L'ANALISI
21 Ottobre 2013 - 11:09
Uno scorcio dell'ospedale Oglio Po
CALVATONE-TORNATA - Una donna di 48 anni, residente a Canneto sull'Oglio, domenica mattina ha denunciato di aver subito un'aggressione e una presunta violenza sessuale, ma su questa versione dei fatti gli inquirenti lasciano capire che vi sono molti dubbi. E' accaduto verso le sette del mattino di domenica sulla provinciale Mantova-Cremona all'altezza di Tornata-Calvatone. Un camionista di passaggio l'avrebbe notata stesa a terra malconcia e si è fermato: la donna ha chiesto aiuto e di qui è partita la chiamata al 118 (sul posto la Croce Verde di Bozzolo) e ai carabinieri e il trasferimento, in codice verde, all'ospedale Oglio Po.

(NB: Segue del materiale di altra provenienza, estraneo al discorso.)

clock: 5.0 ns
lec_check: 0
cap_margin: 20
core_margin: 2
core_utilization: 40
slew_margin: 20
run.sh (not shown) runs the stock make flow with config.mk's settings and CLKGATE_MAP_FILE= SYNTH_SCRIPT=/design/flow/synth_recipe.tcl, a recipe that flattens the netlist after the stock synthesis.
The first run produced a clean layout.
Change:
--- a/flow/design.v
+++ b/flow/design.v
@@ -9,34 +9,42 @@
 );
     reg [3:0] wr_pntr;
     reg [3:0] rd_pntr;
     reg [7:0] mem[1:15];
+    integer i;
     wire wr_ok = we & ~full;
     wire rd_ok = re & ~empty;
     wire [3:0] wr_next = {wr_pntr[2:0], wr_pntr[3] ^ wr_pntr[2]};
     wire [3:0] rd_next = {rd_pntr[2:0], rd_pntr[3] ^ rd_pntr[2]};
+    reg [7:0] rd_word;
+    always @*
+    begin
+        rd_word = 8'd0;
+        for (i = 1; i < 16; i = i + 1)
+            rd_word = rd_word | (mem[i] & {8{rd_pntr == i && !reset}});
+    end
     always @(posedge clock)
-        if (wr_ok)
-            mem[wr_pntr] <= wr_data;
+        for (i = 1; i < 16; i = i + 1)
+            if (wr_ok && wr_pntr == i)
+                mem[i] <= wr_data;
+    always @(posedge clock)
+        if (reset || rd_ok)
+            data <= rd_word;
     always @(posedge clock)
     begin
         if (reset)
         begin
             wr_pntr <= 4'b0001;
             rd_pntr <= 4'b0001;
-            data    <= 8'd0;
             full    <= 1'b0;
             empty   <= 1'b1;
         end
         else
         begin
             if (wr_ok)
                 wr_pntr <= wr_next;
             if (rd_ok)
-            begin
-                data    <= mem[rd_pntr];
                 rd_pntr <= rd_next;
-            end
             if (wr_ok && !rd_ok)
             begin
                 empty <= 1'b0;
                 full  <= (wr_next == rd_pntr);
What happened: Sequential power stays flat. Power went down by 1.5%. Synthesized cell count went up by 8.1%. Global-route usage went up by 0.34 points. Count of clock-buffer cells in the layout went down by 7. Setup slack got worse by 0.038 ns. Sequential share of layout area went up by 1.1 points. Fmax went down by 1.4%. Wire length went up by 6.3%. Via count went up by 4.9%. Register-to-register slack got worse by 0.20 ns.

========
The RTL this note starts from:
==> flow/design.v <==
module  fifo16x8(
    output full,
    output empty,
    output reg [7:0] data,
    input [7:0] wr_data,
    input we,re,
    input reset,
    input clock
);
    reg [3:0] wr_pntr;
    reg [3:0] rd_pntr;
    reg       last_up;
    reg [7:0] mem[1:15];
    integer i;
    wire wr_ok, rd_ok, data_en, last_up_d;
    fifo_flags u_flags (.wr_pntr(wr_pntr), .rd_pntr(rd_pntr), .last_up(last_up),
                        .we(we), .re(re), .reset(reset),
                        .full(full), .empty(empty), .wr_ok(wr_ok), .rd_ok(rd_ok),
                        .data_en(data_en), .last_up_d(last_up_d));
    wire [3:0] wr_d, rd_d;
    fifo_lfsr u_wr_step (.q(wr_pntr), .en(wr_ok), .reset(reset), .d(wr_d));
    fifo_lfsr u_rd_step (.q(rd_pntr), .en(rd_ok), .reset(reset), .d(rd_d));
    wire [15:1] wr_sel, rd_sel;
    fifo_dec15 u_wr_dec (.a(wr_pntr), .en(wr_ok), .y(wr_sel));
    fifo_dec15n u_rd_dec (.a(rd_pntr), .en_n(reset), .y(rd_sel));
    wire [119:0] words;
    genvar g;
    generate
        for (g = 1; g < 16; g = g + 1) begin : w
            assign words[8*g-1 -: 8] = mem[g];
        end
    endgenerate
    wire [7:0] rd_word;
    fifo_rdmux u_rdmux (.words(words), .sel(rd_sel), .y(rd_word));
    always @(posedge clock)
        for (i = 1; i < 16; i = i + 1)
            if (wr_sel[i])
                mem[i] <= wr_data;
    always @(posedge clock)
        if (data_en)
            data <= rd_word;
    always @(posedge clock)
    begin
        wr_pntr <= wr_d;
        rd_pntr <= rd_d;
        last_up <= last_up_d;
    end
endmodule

Qui gli uomini dell'Arma hanno raccolto la testimonianza della donna, medicata e poi dimessa. "Sono in corso accertamenti per verificare l'attendibilità del racconto - spiega il capitano Antonio Spadano, comandante della Compagnia di Casalmaggiore - ma fin qui gli elementi raccolti non fanno propendere per l'attendibilità. Procediamo comunque con cautela". La donna si sarebbe intrattenuta fino a tarda ora in un locale della zona aperto tutta notte e proprio all'interno di quel bar sarebbe scoppiato un battibecco proseguito poi fuori e probabilmente finito alle mani. La 48enne - un soggetto noto alle forze dell'ordine - avrebbe fornito elementi che dovrebbero portare all'individuazione del responsabile, o dei responsabili. Non è neppure chiaro, a quanto pare, se sia uno o più di uno. Insomma, una matassa ingarbugliata e confusa. Se il racconto non dovesse reggere ai riscontri - competente per le indagini è la procura di Mantova - la presunta vittima rischierebbe una denuncia per simulazione di reato e, di conseguenza, una querela per calunnia.